The Henrickson court reasoned “[w]hen, on the day a sexually violent predator petition is filed, an individual is incarcerated for a sexually violent offense, RCW 71.09-.020(6), or for an act that would itself qualify as a recent *176overt act, RCW 71.09.020(5), due process does not require the State to prove a further overt act occurred between arrest and release from incarceration.” Henrickson, 140 Wn.2d at 695. This reflects deference to the Legislature’s function of deciding controversial policies underlying laws, laws that according to individual judicial perspective may be viewed as good or bad. State v. Laitinen, 77 Wn.2d 130, 133, 459 P.2d 789 (1969) (“It is not the court’s function to decide whether the statute is sound or unsound, wise or unwise, effectual or ineffectual — but only whether it is within the legislature’s constitutional powers to enact it.”). Once the critical law is interpreted or found unambiguous, and is declared constitutional, our duty is to review the trial court application for consistency with announced precedent.

At petition filing, Mr. Albrecht was incarcerated for a sexually violent offense in the literal and legal sense that he violated a release condition issued upon conviction for a sexually violent offense. Indeed, Mr. Albrecht did not even challenge his reincarceration for improperly contacting two boys, theoretically for improper sexual purposes. Pretext is not an issue. His incarceration was total confinement, not some hybrid, like work release or home detention. Therefore, under Henrickson, the State had no burden to prove a recent overt act under RCW 71.09.060(1). RCW 71.09-.030(5) limits the recent overt act requirement to persons released from “total confinement.” Henrickson, 140 Wn.2d at 692-93.
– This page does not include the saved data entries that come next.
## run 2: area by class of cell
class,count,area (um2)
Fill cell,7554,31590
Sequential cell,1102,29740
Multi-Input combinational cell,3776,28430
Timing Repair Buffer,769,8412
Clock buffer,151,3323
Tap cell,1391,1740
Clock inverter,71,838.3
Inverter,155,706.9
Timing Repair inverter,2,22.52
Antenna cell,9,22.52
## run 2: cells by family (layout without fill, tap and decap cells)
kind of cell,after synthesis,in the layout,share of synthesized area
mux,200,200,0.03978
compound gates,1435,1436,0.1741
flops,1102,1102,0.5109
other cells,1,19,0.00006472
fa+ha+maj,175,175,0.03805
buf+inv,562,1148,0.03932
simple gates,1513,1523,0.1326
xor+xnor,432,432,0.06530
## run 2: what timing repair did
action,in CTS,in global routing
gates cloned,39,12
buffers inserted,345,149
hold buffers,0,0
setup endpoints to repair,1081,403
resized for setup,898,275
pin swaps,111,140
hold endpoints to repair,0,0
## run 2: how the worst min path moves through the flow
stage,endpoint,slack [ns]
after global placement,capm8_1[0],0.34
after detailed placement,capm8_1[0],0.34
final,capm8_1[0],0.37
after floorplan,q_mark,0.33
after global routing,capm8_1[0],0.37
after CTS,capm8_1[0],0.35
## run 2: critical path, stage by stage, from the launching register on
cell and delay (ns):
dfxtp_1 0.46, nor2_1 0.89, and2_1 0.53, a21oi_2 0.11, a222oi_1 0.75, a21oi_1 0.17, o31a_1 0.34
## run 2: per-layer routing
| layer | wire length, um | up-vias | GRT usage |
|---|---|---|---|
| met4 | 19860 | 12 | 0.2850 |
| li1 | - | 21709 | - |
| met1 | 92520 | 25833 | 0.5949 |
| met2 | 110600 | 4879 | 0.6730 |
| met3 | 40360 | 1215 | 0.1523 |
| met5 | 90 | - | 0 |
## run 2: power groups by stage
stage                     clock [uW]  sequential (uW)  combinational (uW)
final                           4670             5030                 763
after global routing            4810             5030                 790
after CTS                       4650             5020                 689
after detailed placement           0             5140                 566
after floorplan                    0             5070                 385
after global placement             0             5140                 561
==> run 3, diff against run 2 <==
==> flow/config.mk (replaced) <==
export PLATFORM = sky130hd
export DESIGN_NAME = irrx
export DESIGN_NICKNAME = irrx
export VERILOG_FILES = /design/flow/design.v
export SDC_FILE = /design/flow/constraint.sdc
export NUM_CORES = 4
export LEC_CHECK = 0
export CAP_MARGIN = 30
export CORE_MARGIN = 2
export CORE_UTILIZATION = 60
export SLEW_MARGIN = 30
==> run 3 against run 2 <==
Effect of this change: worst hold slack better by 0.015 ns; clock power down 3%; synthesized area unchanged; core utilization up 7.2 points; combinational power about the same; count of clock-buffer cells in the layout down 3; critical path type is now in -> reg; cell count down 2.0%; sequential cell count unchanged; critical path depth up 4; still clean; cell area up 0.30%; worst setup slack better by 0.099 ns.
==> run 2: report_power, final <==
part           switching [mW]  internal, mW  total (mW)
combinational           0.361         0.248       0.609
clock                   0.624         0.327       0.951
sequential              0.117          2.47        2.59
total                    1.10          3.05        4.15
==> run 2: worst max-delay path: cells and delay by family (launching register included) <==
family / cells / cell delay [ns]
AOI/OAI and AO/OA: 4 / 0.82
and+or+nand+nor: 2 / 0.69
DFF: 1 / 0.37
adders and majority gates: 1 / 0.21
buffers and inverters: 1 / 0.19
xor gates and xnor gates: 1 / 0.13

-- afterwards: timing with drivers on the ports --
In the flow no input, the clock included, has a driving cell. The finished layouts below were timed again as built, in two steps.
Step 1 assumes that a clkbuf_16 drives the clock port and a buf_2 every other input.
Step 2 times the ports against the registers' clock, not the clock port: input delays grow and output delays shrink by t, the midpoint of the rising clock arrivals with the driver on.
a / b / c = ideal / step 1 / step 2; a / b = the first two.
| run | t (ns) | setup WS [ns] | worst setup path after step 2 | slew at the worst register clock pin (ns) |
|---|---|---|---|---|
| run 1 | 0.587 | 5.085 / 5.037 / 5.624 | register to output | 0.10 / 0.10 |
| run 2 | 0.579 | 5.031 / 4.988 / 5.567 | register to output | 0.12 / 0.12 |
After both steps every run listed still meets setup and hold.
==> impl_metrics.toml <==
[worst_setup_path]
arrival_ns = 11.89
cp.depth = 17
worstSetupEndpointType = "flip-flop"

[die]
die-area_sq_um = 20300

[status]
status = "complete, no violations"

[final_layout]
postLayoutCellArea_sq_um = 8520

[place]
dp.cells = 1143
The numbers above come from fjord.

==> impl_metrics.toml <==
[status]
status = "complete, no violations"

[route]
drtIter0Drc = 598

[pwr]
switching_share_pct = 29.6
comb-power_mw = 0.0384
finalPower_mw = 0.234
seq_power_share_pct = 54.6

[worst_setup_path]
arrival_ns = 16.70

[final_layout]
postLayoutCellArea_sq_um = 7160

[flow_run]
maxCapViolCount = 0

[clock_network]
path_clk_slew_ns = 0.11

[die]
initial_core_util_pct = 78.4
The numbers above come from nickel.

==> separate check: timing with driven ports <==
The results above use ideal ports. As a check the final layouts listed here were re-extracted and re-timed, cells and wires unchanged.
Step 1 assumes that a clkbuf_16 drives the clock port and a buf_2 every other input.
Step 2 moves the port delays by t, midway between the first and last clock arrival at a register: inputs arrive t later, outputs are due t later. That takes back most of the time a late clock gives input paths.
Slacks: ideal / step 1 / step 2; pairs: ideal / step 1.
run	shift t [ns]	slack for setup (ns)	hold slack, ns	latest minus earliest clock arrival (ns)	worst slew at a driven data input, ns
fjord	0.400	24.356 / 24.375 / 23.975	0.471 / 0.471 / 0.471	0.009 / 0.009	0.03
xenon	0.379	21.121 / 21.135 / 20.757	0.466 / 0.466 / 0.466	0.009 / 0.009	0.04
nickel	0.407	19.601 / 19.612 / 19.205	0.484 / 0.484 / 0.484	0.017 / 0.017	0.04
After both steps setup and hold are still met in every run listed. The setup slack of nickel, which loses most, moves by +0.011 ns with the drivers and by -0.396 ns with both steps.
What follows belongs to an exercise in optimizing a design on an open flow for small area; a production flow would make more cautious choices. Only simulation tests tie the RTL to the original design; equivalence was not proved. Power and IR drop assume default switching activity.

## design/flow/run.sh

```bash
#!/bin/bash
# synth_recipe.tcl (not shown) runs the flow's synth.tcl, then flattens the netlist and writes it again
# the make line also repeats each setting of config.mk as NAME=value (left out here)
make -C /OpenROAD-flow-scripts/flow DESIGN_CONFIG=/design/flow/config.mk WORK_HOME=/design/flow/orfs CLKGATE_MAP_FILE= SYNTH_SCRIPT=/design/flow/synth_recipe.tcl finish
```

## design/flow/config.mk

```make
export PLATFORM = sky130hd
export DESIGN_NAME = av2_rx_engine
export DESIGN_NICKNAME = av2_rx_engine
export VERILOG_FILES = /design/flow/design.v
export SDC_FILE = /design/flow/constraint.sdc
export NUM_CORES = 4
export LEC_CHECK = 0
export CAP_MARGIN = 20
export CORE_MARGIN = 2
export CORE_UTILIZATION = 65
export CTS_CLUSTER_DIAMETER = 120
export CTS_CLUSTER_SIZE = 24
export PLACE_DENSITY = 0.75
export SLEW_MARGIN = 20
export SYNTH_HIERARCHICAL = 1
```

## design/flow/constraint.sdc

```tcl
create_clock -name core_clock -period 10.0 [get_ports {clk}]
set_input_delay 2.0000 -clock core_clock [delete_from_list [all_inputs] [get_ports {clk}]]
set_output_delay 2.0000 -clock core_clock [all_outputs]
set_load 0.01 [all_outputs]
```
Out-of-custody stints were not material in the Henrickson court’s due process analysis. ‘While we agree that an opportunity to reoffend should be a factor in the commitment determination, this does not mean proof of a recent overt act during that period of release is constitutionally required.” Henrickson, 140 Wn.2d at 694. The court in Henrickson rejected the overt act arguments made here under In re Personal Restraint of Young, 122 Wn.2d 1, 41, 857 P.2d 989 (1993); Henrickson, 140 Wn.2d at 694-95. Notably, the Henrickson court reasoned that under Young, *177it mattered not whether release into the community was before or after the commission of the most recent offense, so long as the respondent was incarcerated when the petition was served. Id. at 695-96.

In sum, stare decisis in my view binds us to affirm the trial court’s decision allowing the State’s amendment deleting the recent overt act allegation. Accordingly, I respectfully dissent.

Review granted at 145 Wn.2d 1001 (2001).